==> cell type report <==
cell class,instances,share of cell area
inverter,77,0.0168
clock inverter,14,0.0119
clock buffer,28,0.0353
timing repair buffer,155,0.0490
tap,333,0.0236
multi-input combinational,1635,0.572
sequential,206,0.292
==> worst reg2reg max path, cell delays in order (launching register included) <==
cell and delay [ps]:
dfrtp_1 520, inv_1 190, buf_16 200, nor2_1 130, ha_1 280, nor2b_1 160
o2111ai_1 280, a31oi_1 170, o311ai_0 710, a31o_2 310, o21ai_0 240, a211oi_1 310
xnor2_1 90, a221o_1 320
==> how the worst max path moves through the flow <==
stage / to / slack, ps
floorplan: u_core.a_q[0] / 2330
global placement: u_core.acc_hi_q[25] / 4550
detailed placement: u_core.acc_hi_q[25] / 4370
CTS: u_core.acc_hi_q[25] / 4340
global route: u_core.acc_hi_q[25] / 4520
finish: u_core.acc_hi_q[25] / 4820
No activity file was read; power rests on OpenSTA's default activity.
··········
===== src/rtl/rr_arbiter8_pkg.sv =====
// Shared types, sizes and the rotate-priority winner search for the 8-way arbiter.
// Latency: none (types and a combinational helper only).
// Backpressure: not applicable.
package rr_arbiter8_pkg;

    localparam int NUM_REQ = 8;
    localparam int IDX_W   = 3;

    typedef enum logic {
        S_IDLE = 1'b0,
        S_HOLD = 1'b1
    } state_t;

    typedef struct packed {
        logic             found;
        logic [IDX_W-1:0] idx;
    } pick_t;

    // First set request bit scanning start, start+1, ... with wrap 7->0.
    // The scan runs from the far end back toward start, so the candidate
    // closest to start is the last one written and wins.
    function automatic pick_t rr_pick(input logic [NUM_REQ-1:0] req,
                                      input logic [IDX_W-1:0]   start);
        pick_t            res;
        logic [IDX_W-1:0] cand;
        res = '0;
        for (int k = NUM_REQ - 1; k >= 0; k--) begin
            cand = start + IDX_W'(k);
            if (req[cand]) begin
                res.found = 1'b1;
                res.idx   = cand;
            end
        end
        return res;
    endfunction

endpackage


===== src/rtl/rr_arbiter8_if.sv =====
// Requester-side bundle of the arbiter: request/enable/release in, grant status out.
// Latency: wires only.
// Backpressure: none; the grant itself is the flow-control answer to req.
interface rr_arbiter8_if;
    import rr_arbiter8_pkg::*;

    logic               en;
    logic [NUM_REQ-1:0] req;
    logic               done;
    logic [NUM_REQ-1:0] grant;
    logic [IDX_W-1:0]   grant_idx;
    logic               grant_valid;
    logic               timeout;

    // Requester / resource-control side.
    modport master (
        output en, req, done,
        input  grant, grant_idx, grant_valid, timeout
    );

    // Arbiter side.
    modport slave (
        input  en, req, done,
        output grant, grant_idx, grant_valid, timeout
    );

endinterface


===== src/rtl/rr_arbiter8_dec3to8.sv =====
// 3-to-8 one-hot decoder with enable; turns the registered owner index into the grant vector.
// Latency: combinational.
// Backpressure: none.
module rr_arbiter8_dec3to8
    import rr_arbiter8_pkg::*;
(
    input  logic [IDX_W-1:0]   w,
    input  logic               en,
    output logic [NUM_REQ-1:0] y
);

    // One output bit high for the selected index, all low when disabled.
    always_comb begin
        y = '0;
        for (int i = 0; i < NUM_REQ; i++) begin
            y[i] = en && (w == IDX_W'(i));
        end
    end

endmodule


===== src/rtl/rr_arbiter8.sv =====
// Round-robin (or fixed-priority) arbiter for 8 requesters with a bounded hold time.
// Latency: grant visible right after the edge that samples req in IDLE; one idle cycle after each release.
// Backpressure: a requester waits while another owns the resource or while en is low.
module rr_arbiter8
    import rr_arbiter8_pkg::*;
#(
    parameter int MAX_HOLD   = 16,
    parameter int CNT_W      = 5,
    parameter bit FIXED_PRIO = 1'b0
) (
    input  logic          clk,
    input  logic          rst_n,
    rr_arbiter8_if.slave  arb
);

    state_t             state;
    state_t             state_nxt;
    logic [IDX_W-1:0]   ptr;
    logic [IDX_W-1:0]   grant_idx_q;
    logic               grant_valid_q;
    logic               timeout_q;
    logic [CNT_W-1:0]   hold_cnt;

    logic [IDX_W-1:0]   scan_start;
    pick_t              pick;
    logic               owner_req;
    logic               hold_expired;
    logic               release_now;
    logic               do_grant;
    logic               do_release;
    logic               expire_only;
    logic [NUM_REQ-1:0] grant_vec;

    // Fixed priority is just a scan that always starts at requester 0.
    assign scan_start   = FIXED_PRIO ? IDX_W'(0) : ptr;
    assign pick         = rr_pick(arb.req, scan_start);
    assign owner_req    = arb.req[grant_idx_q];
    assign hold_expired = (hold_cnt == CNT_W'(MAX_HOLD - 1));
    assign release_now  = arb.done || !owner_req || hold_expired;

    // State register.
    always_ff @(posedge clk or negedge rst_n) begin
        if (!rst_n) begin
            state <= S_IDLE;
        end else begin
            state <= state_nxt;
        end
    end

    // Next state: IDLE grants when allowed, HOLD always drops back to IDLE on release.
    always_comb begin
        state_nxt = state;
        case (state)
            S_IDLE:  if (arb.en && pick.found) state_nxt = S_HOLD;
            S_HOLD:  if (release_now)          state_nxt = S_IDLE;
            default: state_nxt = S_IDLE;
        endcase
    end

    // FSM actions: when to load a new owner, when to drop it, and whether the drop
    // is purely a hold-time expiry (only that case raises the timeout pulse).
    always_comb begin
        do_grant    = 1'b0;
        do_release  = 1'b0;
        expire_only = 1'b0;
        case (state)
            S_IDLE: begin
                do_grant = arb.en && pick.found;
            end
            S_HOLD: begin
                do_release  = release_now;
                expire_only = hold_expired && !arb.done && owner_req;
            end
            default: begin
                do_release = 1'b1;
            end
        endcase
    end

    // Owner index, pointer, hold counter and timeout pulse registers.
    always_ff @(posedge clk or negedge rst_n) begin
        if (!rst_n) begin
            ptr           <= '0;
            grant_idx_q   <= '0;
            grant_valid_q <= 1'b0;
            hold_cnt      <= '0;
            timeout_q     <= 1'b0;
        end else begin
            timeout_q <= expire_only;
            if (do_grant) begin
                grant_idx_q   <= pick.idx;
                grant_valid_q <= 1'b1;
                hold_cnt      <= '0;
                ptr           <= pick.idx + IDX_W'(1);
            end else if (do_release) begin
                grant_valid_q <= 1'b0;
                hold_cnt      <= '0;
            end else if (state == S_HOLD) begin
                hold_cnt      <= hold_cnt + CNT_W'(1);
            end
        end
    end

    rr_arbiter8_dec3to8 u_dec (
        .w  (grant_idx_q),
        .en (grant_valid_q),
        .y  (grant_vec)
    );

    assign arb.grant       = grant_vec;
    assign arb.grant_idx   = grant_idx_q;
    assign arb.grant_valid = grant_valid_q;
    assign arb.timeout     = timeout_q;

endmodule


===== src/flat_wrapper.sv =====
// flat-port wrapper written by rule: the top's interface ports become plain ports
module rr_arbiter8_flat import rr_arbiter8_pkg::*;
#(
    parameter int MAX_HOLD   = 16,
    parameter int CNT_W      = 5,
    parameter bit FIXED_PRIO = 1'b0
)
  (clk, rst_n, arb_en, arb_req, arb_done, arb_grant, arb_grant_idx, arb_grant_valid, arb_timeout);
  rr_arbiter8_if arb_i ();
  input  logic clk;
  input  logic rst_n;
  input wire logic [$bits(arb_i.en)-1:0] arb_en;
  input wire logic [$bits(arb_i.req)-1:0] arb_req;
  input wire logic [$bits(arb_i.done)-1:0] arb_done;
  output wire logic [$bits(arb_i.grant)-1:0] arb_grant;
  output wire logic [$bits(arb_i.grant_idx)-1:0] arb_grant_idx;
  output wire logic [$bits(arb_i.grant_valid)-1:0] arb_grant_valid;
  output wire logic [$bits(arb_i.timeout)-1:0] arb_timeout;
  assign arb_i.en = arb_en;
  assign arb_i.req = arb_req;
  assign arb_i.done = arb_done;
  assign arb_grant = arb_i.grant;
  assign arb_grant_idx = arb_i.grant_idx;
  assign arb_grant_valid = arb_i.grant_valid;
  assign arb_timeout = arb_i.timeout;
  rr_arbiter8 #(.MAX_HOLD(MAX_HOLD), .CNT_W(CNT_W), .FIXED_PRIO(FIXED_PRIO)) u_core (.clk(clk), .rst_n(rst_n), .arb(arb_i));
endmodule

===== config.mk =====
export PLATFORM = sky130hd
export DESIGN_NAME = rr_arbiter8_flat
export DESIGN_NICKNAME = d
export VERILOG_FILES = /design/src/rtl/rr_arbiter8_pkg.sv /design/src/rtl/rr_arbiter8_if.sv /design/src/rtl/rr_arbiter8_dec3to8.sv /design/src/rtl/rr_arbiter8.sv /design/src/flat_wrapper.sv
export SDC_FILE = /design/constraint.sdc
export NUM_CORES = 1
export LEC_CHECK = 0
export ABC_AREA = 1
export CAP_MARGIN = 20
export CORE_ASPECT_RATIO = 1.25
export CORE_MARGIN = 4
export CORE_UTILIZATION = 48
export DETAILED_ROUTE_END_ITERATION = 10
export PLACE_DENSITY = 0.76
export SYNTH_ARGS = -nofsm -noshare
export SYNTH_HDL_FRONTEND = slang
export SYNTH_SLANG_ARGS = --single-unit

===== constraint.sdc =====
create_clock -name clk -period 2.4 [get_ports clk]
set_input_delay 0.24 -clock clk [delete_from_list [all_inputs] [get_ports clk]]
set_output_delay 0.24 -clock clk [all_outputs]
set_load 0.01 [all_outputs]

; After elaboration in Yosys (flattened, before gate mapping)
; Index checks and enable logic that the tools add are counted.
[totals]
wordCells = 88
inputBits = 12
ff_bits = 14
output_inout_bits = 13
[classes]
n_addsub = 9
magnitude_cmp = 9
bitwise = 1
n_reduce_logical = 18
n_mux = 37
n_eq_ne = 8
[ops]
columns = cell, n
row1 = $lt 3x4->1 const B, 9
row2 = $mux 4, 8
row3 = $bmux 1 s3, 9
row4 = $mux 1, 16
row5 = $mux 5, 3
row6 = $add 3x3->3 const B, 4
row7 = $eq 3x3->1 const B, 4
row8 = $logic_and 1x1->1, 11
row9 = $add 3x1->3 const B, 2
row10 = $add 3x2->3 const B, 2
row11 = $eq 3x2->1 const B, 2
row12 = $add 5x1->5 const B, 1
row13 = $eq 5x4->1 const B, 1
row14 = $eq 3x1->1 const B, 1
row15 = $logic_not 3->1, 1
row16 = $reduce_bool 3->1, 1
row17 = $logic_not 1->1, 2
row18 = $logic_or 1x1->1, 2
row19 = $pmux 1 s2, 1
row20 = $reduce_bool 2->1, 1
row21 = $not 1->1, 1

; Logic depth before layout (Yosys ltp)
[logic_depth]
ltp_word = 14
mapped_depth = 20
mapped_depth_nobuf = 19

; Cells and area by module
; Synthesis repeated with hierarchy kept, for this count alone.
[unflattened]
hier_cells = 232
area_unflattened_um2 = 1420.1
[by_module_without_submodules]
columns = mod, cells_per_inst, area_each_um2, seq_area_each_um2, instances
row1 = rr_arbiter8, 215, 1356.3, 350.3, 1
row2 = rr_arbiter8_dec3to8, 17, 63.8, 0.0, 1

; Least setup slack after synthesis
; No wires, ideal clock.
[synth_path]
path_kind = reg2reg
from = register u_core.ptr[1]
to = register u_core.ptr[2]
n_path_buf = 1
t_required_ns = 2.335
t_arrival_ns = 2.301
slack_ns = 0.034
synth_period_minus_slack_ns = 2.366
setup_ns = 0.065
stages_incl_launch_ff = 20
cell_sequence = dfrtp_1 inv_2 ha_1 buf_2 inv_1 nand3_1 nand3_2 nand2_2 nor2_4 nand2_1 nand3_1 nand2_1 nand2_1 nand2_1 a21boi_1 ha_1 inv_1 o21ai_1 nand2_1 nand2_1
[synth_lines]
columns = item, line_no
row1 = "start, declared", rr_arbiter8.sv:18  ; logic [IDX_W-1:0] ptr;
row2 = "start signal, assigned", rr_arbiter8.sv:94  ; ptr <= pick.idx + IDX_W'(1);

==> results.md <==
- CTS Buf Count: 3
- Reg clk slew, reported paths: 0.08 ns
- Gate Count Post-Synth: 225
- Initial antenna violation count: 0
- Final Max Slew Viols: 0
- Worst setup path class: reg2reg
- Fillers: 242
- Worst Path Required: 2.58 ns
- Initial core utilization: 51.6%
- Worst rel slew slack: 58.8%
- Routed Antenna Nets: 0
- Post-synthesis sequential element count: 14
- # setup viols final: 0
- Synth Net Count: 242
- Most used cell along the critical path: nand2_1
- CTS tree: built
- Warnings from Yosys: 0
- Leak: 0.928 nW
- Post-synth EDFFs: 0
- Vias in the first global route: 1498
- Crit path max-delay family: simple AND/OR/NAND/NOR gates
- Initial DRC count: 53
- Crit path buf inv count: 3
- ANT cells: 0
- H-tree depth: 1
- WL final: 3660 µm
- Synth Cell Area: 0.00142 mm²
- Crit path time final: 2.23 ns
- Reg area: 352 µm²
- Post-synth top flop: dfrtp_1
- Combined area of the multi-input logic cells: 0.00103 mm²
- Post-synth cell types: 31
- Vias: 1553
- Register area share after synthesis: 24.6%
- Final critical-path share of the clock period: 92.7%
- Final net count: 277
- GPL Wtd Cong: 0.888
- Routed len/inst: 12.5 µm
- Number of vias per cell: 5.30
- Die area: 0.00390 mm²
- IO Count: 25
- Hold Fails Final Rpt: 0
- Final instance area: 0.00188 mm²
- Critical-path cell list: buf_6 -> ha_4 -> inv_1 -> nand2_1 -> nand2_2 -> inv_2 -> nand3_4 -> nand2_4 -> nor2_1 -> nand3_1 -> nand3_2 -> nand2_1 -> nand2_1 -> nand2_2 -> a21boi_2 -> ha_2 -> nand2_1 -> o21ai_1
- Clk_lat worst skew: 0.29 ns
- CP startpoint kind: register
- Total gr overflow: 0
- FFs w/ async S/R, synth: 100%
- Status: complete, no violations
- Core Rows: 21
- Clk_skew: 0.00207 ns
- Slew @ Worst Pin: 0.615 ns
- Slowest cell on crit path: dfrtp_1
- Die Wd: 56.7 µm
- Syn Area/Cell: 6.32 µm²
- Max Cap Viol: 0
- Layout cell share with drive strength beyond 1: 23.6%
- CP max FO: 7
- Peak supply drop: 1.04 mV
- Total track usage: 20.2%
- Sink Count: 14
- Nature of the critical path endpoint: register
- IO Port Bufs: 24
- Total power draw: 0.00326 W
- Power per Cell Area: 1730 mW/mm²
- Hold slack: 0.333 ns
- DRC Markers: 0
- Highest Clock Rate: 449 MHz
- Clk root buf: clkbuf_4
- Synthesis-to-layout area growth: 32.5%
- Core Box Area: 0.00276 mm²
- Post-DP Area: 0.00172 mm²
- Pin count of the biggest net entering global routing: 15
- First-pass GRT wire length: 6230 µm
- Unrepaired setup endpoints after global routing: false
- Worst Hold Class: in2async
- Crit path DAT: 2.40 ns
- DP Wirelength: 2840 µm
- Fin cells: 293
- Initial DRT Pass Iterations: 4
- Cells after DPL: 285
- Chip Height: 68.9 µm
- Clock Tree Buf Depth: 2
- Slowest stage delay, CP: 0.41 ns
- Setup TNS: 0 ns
··········
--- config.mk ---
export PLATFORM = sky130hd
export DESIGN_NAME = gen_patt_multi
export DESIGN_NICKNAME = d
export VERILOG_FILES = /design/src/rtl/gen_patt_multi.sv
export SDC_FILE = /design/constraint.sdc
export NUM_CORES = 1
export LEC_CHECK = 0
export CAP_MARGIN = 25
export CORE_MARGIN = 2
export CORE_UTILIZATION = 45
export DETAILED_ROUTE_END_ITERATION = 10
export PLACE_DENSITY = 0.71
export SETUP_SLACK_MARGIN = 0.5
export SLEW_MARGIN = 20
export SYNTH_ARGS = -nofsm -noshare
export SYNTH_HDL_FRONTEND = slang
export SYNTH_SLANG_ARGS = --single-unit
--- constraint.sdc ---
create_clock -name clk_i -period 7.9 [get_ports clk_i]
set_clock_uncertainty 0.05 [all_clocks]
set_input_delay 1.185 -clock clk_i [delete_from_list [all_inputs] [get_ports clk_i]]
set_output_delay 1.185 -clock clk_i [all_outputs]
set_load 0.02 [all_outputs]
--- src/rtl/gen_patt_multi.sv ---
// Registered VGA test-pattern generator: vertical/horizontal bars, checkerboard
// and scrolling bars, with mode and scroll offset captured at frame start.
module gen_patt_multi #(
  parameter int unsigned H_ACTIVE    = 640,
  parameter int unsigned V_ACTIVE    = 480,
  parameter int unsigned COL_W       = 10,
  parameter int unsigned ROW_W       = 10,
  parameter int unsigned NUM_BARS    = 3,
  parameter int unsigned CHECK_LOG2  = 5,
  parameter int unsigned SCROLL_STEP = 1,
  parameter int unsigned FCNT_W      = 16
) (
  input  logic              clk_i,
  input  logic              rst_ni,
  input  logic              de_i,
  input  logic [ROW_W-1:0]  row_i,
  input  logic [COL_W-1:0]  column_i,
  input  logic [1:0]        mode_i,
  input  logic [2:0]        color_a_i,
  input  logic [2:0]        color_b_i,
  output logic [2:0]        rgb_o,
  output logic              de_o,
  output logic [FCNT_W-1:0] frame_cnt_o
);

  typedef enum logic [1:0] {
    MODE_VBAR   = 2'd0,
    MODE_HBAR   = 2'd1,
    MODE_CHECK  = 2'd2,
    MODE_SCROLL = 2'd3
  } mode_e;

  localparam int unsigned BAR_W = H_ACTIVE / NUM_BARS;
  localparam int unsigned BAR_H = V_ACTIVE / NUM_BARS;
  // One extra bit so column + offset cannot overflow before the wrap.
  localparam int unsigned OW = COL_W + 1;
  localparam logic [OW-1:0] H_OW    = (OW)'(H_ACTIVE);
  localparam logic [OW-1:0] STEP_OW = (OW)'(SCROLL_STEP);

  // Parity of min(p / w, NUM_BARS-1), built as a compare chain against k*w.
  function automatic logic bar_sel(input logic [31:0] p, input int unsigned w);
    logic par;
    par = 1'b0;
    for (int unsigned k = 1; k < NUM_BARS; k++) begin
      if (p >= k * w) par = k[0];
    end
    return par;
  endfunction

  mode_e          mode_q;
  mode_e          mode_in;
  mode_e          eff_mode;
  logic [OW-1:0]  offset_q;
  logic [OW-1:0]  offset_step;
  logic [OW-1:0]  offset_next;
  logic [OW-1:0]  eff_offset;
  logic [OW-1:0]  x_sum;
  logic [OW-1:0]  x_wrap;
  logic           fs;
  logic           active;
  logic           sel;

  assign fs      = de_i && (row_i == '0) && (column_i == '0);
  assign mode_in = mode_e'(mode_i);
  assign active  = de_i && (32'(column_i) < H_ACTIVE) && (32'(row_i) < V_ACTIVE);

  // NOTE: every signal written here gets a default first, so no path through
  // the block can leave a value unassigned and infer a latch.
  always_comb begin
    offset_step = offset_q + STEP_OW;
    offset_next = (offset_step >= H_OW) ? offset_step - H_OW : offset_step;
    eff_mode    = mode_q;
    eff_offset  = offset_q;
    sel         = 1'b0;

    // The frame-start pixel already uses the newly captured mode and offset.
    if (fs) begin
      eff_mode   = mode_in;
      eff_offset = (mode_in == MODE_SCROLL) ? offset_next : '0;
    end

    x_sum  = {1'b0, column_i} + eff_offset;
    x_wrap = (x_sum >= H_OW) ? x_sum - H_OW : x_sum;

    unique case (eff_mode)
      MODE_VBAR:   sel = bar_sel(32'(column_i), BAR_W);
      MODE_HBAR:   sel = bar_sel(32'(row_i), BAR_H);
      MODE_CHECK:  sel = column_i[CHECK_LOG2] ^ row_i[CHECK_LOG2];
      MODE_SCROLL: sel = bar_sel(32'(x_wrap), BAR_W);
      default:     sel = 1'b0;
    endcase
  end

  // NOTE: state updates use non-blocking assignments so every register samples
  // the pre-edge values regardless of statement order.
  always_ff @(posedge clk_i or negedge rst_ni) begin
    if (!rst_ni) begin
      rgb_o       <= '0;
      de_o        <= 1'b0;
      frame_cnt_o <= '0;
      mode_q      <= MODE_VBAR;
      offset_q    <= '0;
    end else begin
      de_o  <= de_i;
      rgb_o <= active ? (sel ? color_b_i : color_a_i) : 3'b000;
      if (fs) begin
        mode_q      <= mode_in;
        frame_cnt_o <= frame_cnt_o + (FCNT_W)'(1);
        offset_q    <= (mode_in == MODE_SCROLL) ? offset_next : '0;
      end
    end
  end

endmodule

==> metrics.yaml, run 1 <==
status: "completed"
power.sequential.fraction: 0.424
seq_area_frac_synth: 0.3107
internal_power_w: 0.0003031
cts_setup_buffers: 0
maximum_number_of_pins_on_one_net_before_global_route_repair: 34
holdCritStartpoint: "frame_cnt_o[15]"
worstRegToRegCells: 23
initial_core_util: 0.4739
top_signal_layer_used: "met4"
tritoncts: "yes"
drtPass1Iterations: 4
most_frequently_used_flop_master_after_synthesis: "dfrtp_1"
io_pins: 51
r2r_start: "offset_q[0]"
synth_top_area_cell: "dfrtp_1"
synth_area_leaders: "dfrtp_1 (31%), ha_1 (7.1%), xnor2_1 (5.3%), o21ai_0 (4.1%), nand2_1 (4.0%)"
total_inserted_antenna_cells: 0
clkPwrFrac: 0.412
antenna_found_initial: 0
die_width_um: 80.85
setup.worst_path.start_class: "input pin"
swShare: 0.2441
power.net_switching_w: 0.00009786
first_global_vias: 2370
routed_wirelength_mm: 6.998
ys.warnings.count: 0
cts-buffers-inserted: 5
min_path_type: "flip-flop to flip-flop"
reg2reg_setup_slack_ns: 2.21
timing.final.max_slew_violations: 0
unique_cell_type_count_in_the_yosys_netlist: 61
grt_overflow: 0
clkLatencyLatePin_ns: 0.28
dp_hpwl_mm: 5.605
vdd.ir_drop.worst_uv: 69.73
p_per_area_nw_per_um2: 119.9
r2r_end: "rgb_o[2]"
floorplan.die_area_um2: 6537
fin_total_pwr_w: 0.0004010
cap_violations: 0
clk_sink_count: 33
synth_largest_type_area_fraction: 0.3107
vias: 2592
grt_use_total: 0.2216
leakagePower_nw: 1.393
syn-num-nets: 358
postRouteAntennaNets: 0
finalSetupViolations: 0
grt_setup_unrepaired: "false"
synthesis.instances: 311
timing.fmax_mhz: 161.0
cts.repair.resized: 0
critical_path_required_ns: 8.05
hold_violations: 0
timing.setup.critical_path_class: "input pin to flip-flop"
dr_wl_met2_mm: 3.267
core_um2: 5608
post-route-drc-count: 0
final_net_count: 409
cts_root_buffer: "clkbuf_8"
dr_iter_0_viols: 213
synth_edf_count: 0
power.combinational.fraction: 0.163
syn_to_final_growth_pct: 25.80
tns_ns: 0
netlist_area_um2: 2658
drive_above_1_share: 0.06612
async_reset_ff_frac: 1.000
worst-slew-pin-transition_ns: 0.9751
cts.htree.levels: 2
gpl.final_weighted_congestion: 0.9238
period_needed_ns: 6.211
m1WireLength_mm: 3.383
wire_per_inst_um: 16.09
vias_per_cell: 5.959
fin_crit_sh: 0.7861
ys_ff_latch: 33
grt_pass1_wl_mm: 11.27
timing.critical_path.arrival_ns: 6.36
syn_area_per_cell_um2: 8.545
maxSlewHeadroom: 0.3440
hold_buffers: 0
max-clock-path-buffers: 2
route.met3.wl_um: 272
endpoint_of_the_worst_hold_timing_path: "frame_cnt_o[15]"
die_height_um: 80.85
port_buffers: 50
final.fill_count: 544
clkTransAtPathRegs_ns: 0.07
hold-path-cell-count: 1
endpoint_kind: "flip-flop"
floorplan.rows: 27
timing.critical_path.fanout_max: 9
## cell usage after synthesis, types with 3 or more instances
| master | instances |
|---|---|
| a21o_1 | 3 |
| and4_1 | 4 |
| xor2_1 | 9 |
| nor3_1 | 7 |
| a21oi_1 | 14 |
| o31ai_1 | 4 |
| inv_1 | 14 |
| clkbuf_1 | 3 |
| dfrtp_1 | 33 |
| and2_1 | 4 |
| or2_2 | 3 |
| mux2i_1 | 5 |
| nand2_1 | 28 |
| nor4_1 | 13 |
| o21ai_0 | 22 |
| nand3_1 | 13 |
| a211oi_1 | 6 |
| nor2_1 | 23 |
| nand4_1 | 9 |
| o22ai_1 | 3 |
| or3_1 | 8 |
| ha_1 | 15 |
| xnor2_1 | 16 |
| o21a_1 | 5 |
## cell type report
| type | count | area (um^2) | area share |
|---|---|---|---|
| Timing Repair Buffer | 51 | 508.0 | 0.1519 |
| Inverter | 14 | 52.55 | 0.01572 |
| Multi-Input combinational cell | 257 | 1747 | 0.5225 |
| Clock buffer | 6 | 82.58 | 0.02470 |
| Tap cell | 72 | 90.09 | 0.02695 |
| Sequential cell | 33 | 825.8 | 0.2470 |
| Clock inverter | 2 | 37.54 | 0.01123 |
··········
Work task: Go through the records above and return each line in which the word "placement" occurs.

Response:
global placement: u_core.acc_hi_q[25] / 4550
detailed placement: u_core.acc_hi_q[25] / 4370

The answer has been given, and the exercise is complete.